A remake (based on the 1999 Windows version) was released in 2021 in Japan and in 2022 in English and Chinese, as Dōkyūsei: Bangin' Summer. The international version of the remake was developed by the company Shiravune, a subsidiary of DMM Games. Both an all-ages and adult version was released, with the adult version containing erotic scenes and racier dialogue. The remake was ported to PlayStation 4 and Nintendo Switch in Japan in 2024 and later localized outside Japan in 2025.

==OVA==
There was an OVA series made from Dōkyūsei in 1994–1995, which was originally a 45-minute one-shot, but the original release was expanded into two half-hour episodes, with two more episodes added, for a total four. The first two episodes were released as End of Summer, and episodes three and four were released as End of Summer 2 in the North American market by SoftCel Pictures, an imprint of ADV Films. A two-episode sequel, titled Dōkyūsei Climax Files, was released in 1995–1996.

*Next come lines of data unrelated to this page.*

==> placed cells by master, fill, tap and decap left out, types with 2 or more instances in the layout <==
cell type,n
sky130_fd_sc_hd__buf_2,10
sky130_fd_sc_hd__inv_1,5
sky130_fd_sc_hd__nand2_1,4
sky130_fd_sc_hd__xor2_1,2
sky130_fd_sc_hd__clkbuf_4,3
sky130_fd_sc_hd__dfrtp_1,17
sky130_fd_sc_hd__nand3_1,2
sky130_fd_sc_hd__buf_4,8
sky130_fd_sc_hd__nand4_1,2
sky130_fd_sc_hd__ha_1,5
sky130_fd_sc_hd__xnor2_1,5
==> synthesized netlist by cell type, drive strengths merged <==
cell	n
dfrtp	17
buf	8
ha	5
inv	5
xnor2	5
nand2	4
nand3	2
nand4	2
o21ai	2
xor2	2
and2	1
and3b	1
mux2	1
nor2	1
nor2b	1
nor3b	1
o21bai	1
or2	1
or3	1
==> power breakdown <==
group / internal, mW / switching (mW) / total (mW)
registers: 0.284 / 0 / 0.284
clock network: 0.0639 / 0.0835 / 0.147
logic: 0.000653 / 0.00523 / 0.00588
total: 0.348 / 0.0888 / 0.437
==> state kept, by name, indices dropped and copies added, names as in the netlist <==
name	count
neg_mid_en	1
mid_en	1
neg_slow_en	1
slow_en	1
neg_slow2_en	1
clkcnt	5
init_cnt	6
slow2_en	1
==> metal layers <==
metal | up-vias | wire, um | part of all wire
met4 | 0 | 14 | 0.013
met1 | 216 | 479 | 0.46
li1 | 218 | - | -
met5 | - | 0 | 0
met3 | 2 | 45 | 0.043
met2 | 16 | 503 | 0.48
## config.mk

```make
export PLATFORM = sky130hd
export DESIGN_NAME = readback_mux
export DESIGN_NICKNAME = d
export VERILOG_FILES = /design/src/dmb_bus_pkg.sv /design/src/readback_mux.sv
export VERILOG_INCLUDE_DIRS = /design/src /design/src/src
export SDC_FILE = /design/constraint.sdc
export NUM_CORES = 1
export LEC_CHECK = 0
export ABC_AREA = 1
export BUFFER_PORTS_ARGS = -buffer_cell sky130_fd_sc_hd__clkbuf_2
export CORE_AREA = 10 10 62 64
export CTS_BUF_LIST = sky130_fd_sc_hd__clkbuf_2 sky130_fd_sc_hd__clkbuf_4 sky130_fd_sc_hd__clkbuf_8
export DETAILED_ROUTE_END_ITERATION = 8
export DIE_AREA = 0 0 72 74
export PLACE_DENSITY_LB_ADDON = 0.1
export SYNTH_ARGS = -nofsm -noshare
export SYNTH_HDL_FRONTEND = slang
export SYNTH_SLANG_ARGS = --single-unit
```

## constraint.sdc

```tcl
create_clock -name fastclk -period 1.8 [get_ports fastclk]
set_input_delay 0.27 -clock fastclk [delete_from_list [all_inputs] [get_ports fastclk]]
set_output_delay 0.27 -clock fastclk [all_outputs]
set_load 0.005 [all_outputs]
```

## src/dmb_config.svh

```systemverilog
`ifndef DMB_CONFIG_SVH
`define DMB_CONFIG_SVH

////////////////////////////////////////////////////////////////////////////
// Bus widths
////////////////////////////////////////////////////////////////////////////

`define DMB_DATA_W      16
`define DMB_ADDR_W      16
`define DMB_CMD_W       8
`define DMB_DEV_W       4

////////////////////////////////////////////////////////////////////////////
// JTAG engines and timing
////////////////////////////////////////////////////////////////////////////

// FE boards, MB controller, controller PROM, bus PROM
`define DMB_NUM_JTAG    4
// Free-running divider, one period of the slowest TCK
`define DMB_CLKCNT_W    5
// Init phase length in slowest-TCK ticks
`define DMB_INIT_TICKS  32

// Returned in the upper byte of the status word
`define DMB_IDENT       8'hD7

`endif

```

## src/dmb_bus_pkg.sv

```systemverilog
`include "dmb_config.svh"

package dmb_bus_pkg;

	// Data word on the crate bus
	typedef logic [`DMB_DATA_W-1:0] bus_data_t;

	// Full register address
	typedef logic [`DMB_ADDR_W-1:0] bus_addr_t;

	// Address bits 15 to 12
	typedef logic [`DMB_DEV_W-1:0] dev_num_t;

	// Address bits 7 to 0, count nibble over op nibble
	typedef logic [`DMB_CMD_W-1:0] cmd_t;

	// One bit per JTAG engine
	typedef logic [`DMB_NUM_JTAG-1:0] jtag_sel_t;

endpackage

```

## src/readback_mux.sv

```systemverilog
`timescale 1ns/1ps
`include "dmb_config.svh"

module readback_mux
	import dmb_bus_pkg::*;
(
	input  logic      fastclk,
	input  logic      jtimer_clr,
	input  logic      ds_i,
	input  jtag_sel_t done_i,
	input  bus_data_t port_rdata_i [`DMB_NUM_JTAG],
	input  logic      stat_rd_i,
	input  logic      init_active_i,
	output logic      dtack_o,
	output bus_data_t rdata_o
);

	bus_data_t stat_word;
	bus_data_t port_word;

	// Ident byte on top, init flag in bit 4
	assign stat_word = {`DMB_IDENT, 3'b000, init_active_i, 4'h0};

	// At most one engine finishes per access
	always_comb begin
		port_word = '0;
		for (int k = 0; k < `DMB_NUM_JTAG; k++) begin
			if (done_i[k])
				port_word = port_word | port_rdata_i[k];
		end
	end

	always_ff @(posedge fastclk or posedge jtimer_clr) begin
		if (jtimer_clr)
			dtack_o <= 1'b0;
		else if (stat_rd_i || (|done_i))
			dtack_o <= 1'b1;
		else if (!ds_i)
			dtack_o <= 1'b0;
	end

	// Held steady until the next access completes
	always_ff @(posedge fastclk) begin
		if (stat_rd_i)
			rdata_o <= stat_word;
		else if (|done_i)
			rdata_o <= port_word;
	end

endmodule

```

==> results of run 1 <==
-- state kept, by name, indices dropped and copies added (netlist names) --
name     count
rdata_o     16
dtack_o      1
-- area by class of cell --
class	count	area, um2
Clock buffer	3	22.5
Clock inverter	1	5.00
Fill cell	297	1140
Inverter	2	7.51
Multi-Input combinational cell	148	641
Sequential cell	17	355
Tap cell	31	38.8
Timing Repair Buffer	90	455
-- per-stage QoR --
stage	worst slack [ps]	area [um2]	hold WS, ps
floorplan	694	1100	-1.29
global placement	516	1490	85.8
detailed placement	507	1490	88.0
CTS	724	1530	185
global route	689	1530	175
finish	743	1530	186
-- worst paths after layout --
check,endpoint
hold / removal,dtack_o
setup reg to reg,rdata_o[6]
min in group asynchronous,dtack_o
max in group asynchronous,dtack_o
hold reg to reg,dtack_o
setup / recovery,rdata_o[6]
-- cell families (layout without fill, tap and decap cells) --
group / count (synthesis) / count (layout) / synth area share
compound gates: 11 / 11 / 0.0557
buf+inv: 13 / 96 / 0.0954
flops: 17 / 17 / 0.323
simple gates: 137 / 137 / 0.526
-- power by group --
part / leakage (nW) / internal [mW] / total [mW] / switching, mW
Clock: 0.0177 / 0.0823 / 0.197 / 0.115
Sequential: 0.145 / 0.408 / 0.423 / 0.0147
Combinational: 0.756 / 0.119 / 0.242 / 0.124
Total: 0.918 / 0.609 / 0.862 / 0.253
-- layout by cell type, fill, tap and decap left out, drive strengths merged --
| master | netlist | layout |
|---|---|---|
| a21o | 1 | 1 |
| clkbuf | 1 | 92 |
| edfxtp | 1 | 1 |
| nor2 | 17 | 17 |
| nand2 | 98 | 98 |
| clkinv | 0 | 1 |
| dfxtp | 15 | 15 |
| dfrtp | 1 | 1 |
| dlygate4sd3 | 0 | 1 |
| nand3 | 22 | 22 |
| o21ai | 1 | 1 |
| a21oi | 9 | 9 |
| inv | 2 | 2 |
-- layer usage --
layer | global-route usage | up-vias | share of wire
met2 | 0.228 | 62 | 0.48
met4 | 0.0323 | 0 | 0.0070
li1 | - | 724 | -
met3 | 0.0572 | 2 | 0.11
met1 | 0.147 | 557 | 0.40
met5 | 0 | - | 0
==> qor.csv, run 1 <==
stage;metric;value;unit
clock_tree;clock edge transition at the registers on the reported setup and hold paths;100;ps
timing;normalized max-slew margin;0.695;
floorplan;io pins;90;
detailed_routing;drt drc;0;
hold_path;Worst Hold Path Cells;2;
global_routing;initial antenna violation count;0;
critical_path;Critical Path Max Stage Delay;380;ps
clock_tree;CTS sink count;17;
critical_path;Worst EP arrival;790;ps
floorplan;Die Height;74;um
layout;fin cells;292;
clock_tree;CTS buffer count;3;
power_and_ir_drop;Cell Pwr Density;565;nW/um2
layout;share of cells above drive strength 1;0.372;
critical_path;CP max stage cell;dfxtp_1;
global_routing;vias in the first global route;1345;
critical_path;Required @ worst endpoint;1530;ps
critical_path;WP buf/inv;1;
yosys;Synth top area share;0.334;
critical_path;CP Launch Type;flop;
placed_design;DP Cell Count;287;
yosys;distinct cell type count after synthesis;17;
timing;RSZ-0062 raised after global routing;no;
floorplan;initial core utilization;0.414;
floorplan;Horiz. Die Dim;72;um
floorplan;row cnt;19;
layout;Area Overhead vs Synth;38.5;%
run;maxcap violations;0;
detailed_routing;WL final;3.56;mm
yosys;cell taking the most area after synthesis;nand2_1;
power_and_ir_drop;worst vdd ir;0.354;mV
yosys;top-count cell post-synth;nand2_1;
yosys;YS warnings;0;
global_routing;global-route wire length before repair;5.89;mm
yosys;Commonest cells post-synth;nand2_1 (98), nand3_1 (21), dfxtp_1 (15), nor2_1 (15), a21oi_1 (8);
critical_path;critical path depth;1;
critical_path;worst r2r src;rdata_o[6];
critical_path;CP Launch Point;rdata_o[6];
timing;pins over their slew limit;0;
critical_path;CP max FO;2;
run_status;status;completed;
hold_path;hold path startpoint;ds_i;
detailed_routing;vias after detailed routing;1345;
yosys;gate count of the mapped netlist;178;
global_routing;GRT overflow;0;
yosys;area of the mapped netlist;1100;um2
placed_design;input/output buffers;89;
timing;worst slew pin tran;457;ps
yosys;ys async rst share;0.0588;
clock_tree;CTS resizes;0;
global_routing;all-layer global routing usage;0.132;
detailed_routing;vias per std cell;4.61;
clock_tree;H-tree levels;1;
clock_tree;hold_buf cts;1;
power_and_ir_drop;Pleak;0.918;nW
timing;Fin Setup TNS;0;ps
timing;crit path time final;1060;ps
power_and_ir_drop;Pwr Total;862;uW
yosys;Synth Register Bits;17;
yosys;top cells by area, synth;nand2_1 (33%), dfxtp_1 (27%), nand3_1 (9.5%), nor2_1 (5.1%), buf_4 (4.1%);
timing;fmax;946;MHz
timing;Tcrit/Tclk final;0.587;
timing;Fin Clk Skew;0;ps
layout;Post-Route Utilization;0.573;
layout;Diodes inserted;0;
critical_path;kind of end point of the critical path;primary output;
critical_path;Crit Path Category;flop to primary output;
floorplan;die area;5330;um2
detailed_routing;Final ANT Viol Nets;0;
critical_path;Top delay family on crit path;flip-flops;
yosys;sequential-to-total area share from yosys stat;0.323;
yosys;syn nets;251;
detailed_routing;initial drt markers;67;
timing;hold violation count in the final report;0;
layout;nets;335;
clock_tree;Root Buffer Master;clkbuf_4;
yosys;Avg Inst Size Synth;6.19;um2
critical_path;R2R Setup Slk;1140;ps
detailed_routing;router iterations before antenna repair;4;
clock_tree;CTS tree;built;
floorplan;Core Region;2660;um2
yosys;ys flop type;dfxtp_1;
clock_tree;clk_lat worst skew;280;ps
global_routing;largest net degree at the start of global routing;18;
critical_path;CP Cell Sequence;clkbuf_2;
placed_design;detailed placement HPWL;2.97;mm
clock_tree;Post-CTS Repair Setup Buffers;0;
detailed_routing;WL/cell;12.2;um
clock_tree;clock buffer depth;2;
hold_path;Hold Crit Class;primary input to flop;
critical_path;R2R cell count;2;
placed_design;final RePlAce weighted congestion;0.701;
yosys;Post-synth EDFFs;1;
timing;# setup viols final;0;
Note: power is estimated with default switching activity, not from simulation.
## src/logic/zmem_macros.svh

```systemverilog
`ifndef ZMEM_MACROS_SVH
`define ZMEM_MACROS_SVH

// cpu side address bus
`define ZA_W 16

// cpu side data bus, one byte
`define ZD_W 8

// page register width, one per 16k window
`define PAGE_W 8

// dram word address: page on top of za[13:1]
`define DA_W 21

// cache index, low bits of the word address
`define CIDX_W 8

`endif

```

## src/logic/zmem_pkg.sv

```systemverilog
package zmem_pkg;

	// cpu bus operation carried with cyc
	typedef enum logic [1:0]
	{
		OP_FETCH = 2'd0,
		OP_READ  = 2'd1,
		OP_WRITE = 2'd2
	} bus_op_e;

	// bus cycle controller
	typedef enum logic [1:0]
	{
		C_IDLE   = 2'd0,
		C_LOOKUP = 2'd1,
		C_WAIT   = 2'd2,
		C_DONE   = 2'd3
	} ctrl_state_e;

	// dram slot sequencer
	typedef enum logic [1:0]
	{
		D_IDLE   = 2'd0,
		D_ACCESS = 2'd1,
		D_REPLY  = 2'd2
	} dram_state_e;

endpackage

```

## src/logic/zmem_pager.sv

```systemverilog
`include "zmem_macros.svh"

module zmem_pager import zmem_pkg::*;
(
	input logic clk,
	input logic rst,
	input logic cyc,
	input bus_op_e op,
	input logic [`ZA_W-1:0] za,
	input logic [4*`PAGE_W-1:0] xt_page,
	input logic [3:0] memconf,
	input logic [3:0] cache_en,
	output logic [`DA_W-1:0] daddr,
	output logic wr_ok,
	output logic cache_ok,
	output logic dos
);

	logic [1:0] win;
	logic win0;
	logic [`PAGE_W-1:0] page0;
	logic [`PAGE_W-1:0] page;
	logic fetch;
	logic dos_on;
	logic dos_off;
	logic dos_r;

	// two top address bits pick one of four 16k windows
	assign win = za[`ZA_W-1 -: 2];
	assign win0 = (win == 2'd0);

	// window 0 page
	// memconf[2] set: page register taken as is
	// otherwise rom-style rule, low two bits from ~dos and memconf[0]
	assign page0 = memconf[2] ? xt_page[`PAGE_W-1:0]
		: {xt_page[`PAGE_W-1:2], ~dos_r, memconf[0]};

	always_comb
	begin
		case (win)
			2'd0: page = page0;
			2'd1: page = xt_page[2*`PAGE_W-1 -: `PAGE_W];
			2'd2: page = xt_page[3*`PAGE_W-1 -: `PAGE_W];
			default: page = xt_page[4*`PAGE_W-1 -: `PAGE_W];
		endcase
	end

	// word address, za[0] is the byte lane and is dropped here
	assign daddr = {page, za[`ZA_W-3:1]};

	// window 0 writable only with memconf[1]
	assign wr_ok = !win0 || memconf[1];

	// per window cache enable
	assign cache_ok = cache_en[win];

	// dos tracking on opcode fetches only
	assign fetch = cyc && (op == OP_FETCH);

	// entry into the 3Dxx area of window 0
	// only with the rom-style page rule in force
	assign dos_on = fetch && win0 && (za[`ZA_W-3 -: 6] == 6'h3d)
		&& memconf[0] && !memconf[2];

	// any fetch outside window 0 leaves dos
	assign dos_off = fetch && !win0;

	always_ff @(posedge clk)
	begin
		if (rst)
			dos_r <= 1'b0;
		else if (dos_off)
			dos_r <= 1'b0;
		else if (dos_on)
			dos_r <= 1'b1;
	end

	// registered flag, changes the cycle after the fetch
	assign dos = dos_r;

endmodule

```

## config.mk

```make
export PLATFORM = sky130hd
export DESIGN_NAME = zmem_pager
export DESIGN_NICKNAME = d
export VERILOG_FILES = /design/src/logic/zmem_pkg.sv /design/src/logic/zmem_pager.sv
export VERILOG_INCLUDE_DIRS = /design/src /design/src/logic
export SDC_FILE = /design/constraint.sdc
export NUM_CORES = 1
export LEC_CHECK = 0
export BUFFER_PORTS_ARGS = -buffer_cell sky130_fd_sc_hd__buf_4
export CORE_MARGIN = 4
export CORE_UTILIZATION = 24
export CTS_CLUSTER_DIAMETER = 200
export CTS_CLUSTER_SIZE = 14
export DETAILED_ROUTE_END_ITERATION = 16
export GPL_ROUTABILITY_DRIVEN = 0
export PLACE_DENSITY = 0.87
export SYNTH_ARGS = -nofsm -noshare
export SYNTH_HDL_FRONTEND = slang
export SYNTH_SLANG_ARGS = --single-unit
```

## constraint.sdc

```tcl
create_clock -name clk -period 0.95 [get_ports clk]
set_input_delay 0.095 -clock clk [delete_from_list [all_inputs] [get_ports clk]]
set_output_delay 0.095 -clock clk [all_outputs]
set_load 0.01 [all_outputs]
```

==> impl_metrics.ini <==
[timing]
rsz0062_at_grt = true
finalMaxSlewViolations = 0
whs_ns = 0.190
relSlewSlack_pct = 86.7
fmax_ghz = 0.887
finalCriticalPeriod_ns = 1.13
clock_skew_ns = 0
hold_viol = 0
setup_slack_ns = -0.177
post-route-period-util_pct = 119
tightestPinTransition_ns = 0.197
setup_violations = 3

[finish]
drive_above_1_share_pct = 90.5
area_growth_pct = 125
n_antenna_cell = 0
largest_reg_flops = 1
finalInstanceArea_um2 = 961
nets = 158
n_fill_cell = 140

[global_routing]
grt_overflow = 0
grt_max_degree = 12
grtUsageTotal_pct = 12.6
antenna_found_initial = 0
grt_pass1_wl_um = 2620
first_global_vias = 599

[floorplan]
start_util_pct = 26.8
coreArea_mm2 = 0.00159
num_io_pins = 85
die-width_um = 50.2
die_y_um = 50.2
placementRows = 14
fp.dieArea_mm2 = 0.00252

[power_and_ir_drop]
leakage_uw = 0.000472
total_power_uw = 486
powerDensity_mw_per_mm2 = 506
ir_drop_mv = 0.280

[setup_path]
worstPathMaxFanout = 2
arrival_ns = 1.03
timing.rr.start = dos
crit_path_start = memconf[0]
worstSetupPathType = in -> out
slowest_delay_ns = 0.46
end_kind = output pin
cp_cell_sequence = buf_6 > nor2b_4 > a21o_1 > mux4_2 > buf_6
path_common_cell = buf_6
cp_data_required_time_ns = 0.85
slowest_stage = mux4_2
critPathLaunchType = input pin

[placed_design]
place_area_um2 = 863
hpwl_um = 1440
numPortBuffers = 68

[synthesis]
synth_area_leaders = mux4_2 32%, buf_4 23%, mux4_1 18%, dfxtp_1 4.7%, nor2b_1 2.9%
synth_area_per_cell_um2 = 11.3
ys_seq_area_share_pct = 4.68
synth-main-ff-cell = dfxtp_1
syn-cell-area_um2 = 428
ys_ff_latch = 1
synth_enable_flop_cells = 0
synth_largest_area_cell = mux4_2
synth_common_cells = 13 x buf_4, 6 x mux4_2, 3 x mux4_1
synth.net_count = 99
ys_types = 16
postSynthCellCount = 38
synth.most_common_cell = buf_4
ys.warnings.count = 0
ys_async_sr_fraction_pct = 0
synth_top_area_share_pct = 31.6

[drt]
postRouteAntennaNets = 0
wl_um = 1700
dr.first_iter.drc_count = 0
route.detailed.drc = 0
routed_via_density = 4.50
vias = 535
wl_per_cell_um = 14.3
dr.pass1.iters = 1

[hold_path]
hold_start = za[7]
hold_path_class = in -> out

[clock_tree]
hold_buffers = 0
clk_latency_ns = 0

[run_status]
violations = negative setup slack
outcome = finished with violations

[flow_run]
cap_violations = 0
-- worst max-delay path: cells and delay by family --
family | cells | cell delay, ns
muxes | 1 | 0.46
AOI/OAI and AO/OA | 1 | 0.14
and+or+nand+nor | 1 | 0.11
buffers and inverters | 2 | 0.23
-- cells by family (layout without fill, tap and decap cells) --
logic type / after synthesis / after routing / share of synthesized area (%)
AO/OA/AOI/OAI: 4 / 4 / 5.85
buffers and inverters: 15 / 72 / 26.6
flip-flops: 1 / 1 / 4.68
multiplexers: 9 / 9 / 50.0
AND/OR/NAND/NOR: 9 / 9 / 12.9
-- placed cells by master (no fill, tap or decap) --
cell type and instances:
or3_1 1, nor2_1 1, nand2_1 1, buf_6 9, o21ai_2 1, mux4_2 9, o21ai_1 1, buf_4 61
dfxtp_2 1, a21o_1 1, or3b_4 1, nor4bb_2 1, nor2b_4 1, nor2b_1 1, nand3_1 2, o31ai_1 1
buf_12 1, buf_16 1
-- worst paths after layout --
| path | end | slack, ns | cells after the start |
|---|---|---|---|
| max reg2reg | dos | 0.14 | 4 |
| min | daddr[6] | 0.19 | 0 |
| max | daddr[13] | -0.18 | 5 |
| min reg2reg | dos | 0.71 | 4 |
-- area by class of cell --
| type | count | area [µm²] | area share, % |
|---|---|---|---|
| Timing Repair Buffer | 72 | 607 | 63.2 |
| Multi-Input combinational cell | 22 | 303 | 31.5 |
| Tap cell | 24 | 30.0 | 3.12 |
| Sequential cell | 1 | 21.3 | 2.21 |
-- routing by layer --
layer  wire [µm]  part of all wire (%)  global-route usage (%)  vias to the layer above
li1            -                     -                       -                      253
met1         511                    30                    13.9                      236
met3         267                    16                    4.44                        2
met5           0                     0                       0                        -
met4           2                  0.12                   0.922                        0
met2         918                    54                    23.9                       44
-- power breakdown --
group          switching (µW)  internal, µW  leakage, µW
Clock                       0             0            0
Sequential            0.00490          42.8   0.00000857
Combinational             128           315     0.000463
-- timing repair --
action                                  CTS  global route
cloned                                    1             0
resized for setup                        17             5
pin swaps                                 2             1
buffers inserted                          0             2
endpoints found under the setup margin   10             8
-- through the flow --
stage          cells  utilization (%)  setup WS (ns)  setup TNS (ns)
2_1_floorplan     38                -        -0.0133         -0.0133
3_3_place_gp     116             54.2         -0.199           -1.22
3_5_place_dp     116             54.2         -0.233           -1.36
4_1_cts          117             58.0         -0.183          -0.295
5_1_grt          119             60.3         -0.193          -0.340
6_report         119             60.3         -0.177          -0.277
Power figures use the tool's default switching activity.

End of Summer is about a boy who seeks after a redheaded girl named Mai and along the way runs into difficulties (and trysts) with several other girls, namely, Kurumi, Miho, Misa, and Satomi. It was renowned for its romantic attributes and quality of animation. The depth of character development has been reviewed as being above average, although the format forced on it by OVA requires some compromises with realism.

An OVA based on the remake, Dōkyūsei Remake The Animation, was released in 2022 and 2024.

==Reception and legacy==
Dōkyūsei helped popularise the modern dating sim genre. Jun Maeda, co-founder of visual novel studio Key, credits Dōkyūsei as a pioneer in the nakige ("crying game") genre and as an influence on Key's own such games. Its success is cited by Hideo Kojima for having paved the way for Policenauts. The game started a series, which includes Dōkyūsei 2, Kakyūsei and Kakyūsei 2.

The international version was well received by critics, with Ivanir Ignacchitti of GameBlast commenting on the historical value of the title and Thomas Knight of NookGaming noting that the remake does well at fixing most of the issues that would make the game seem dated.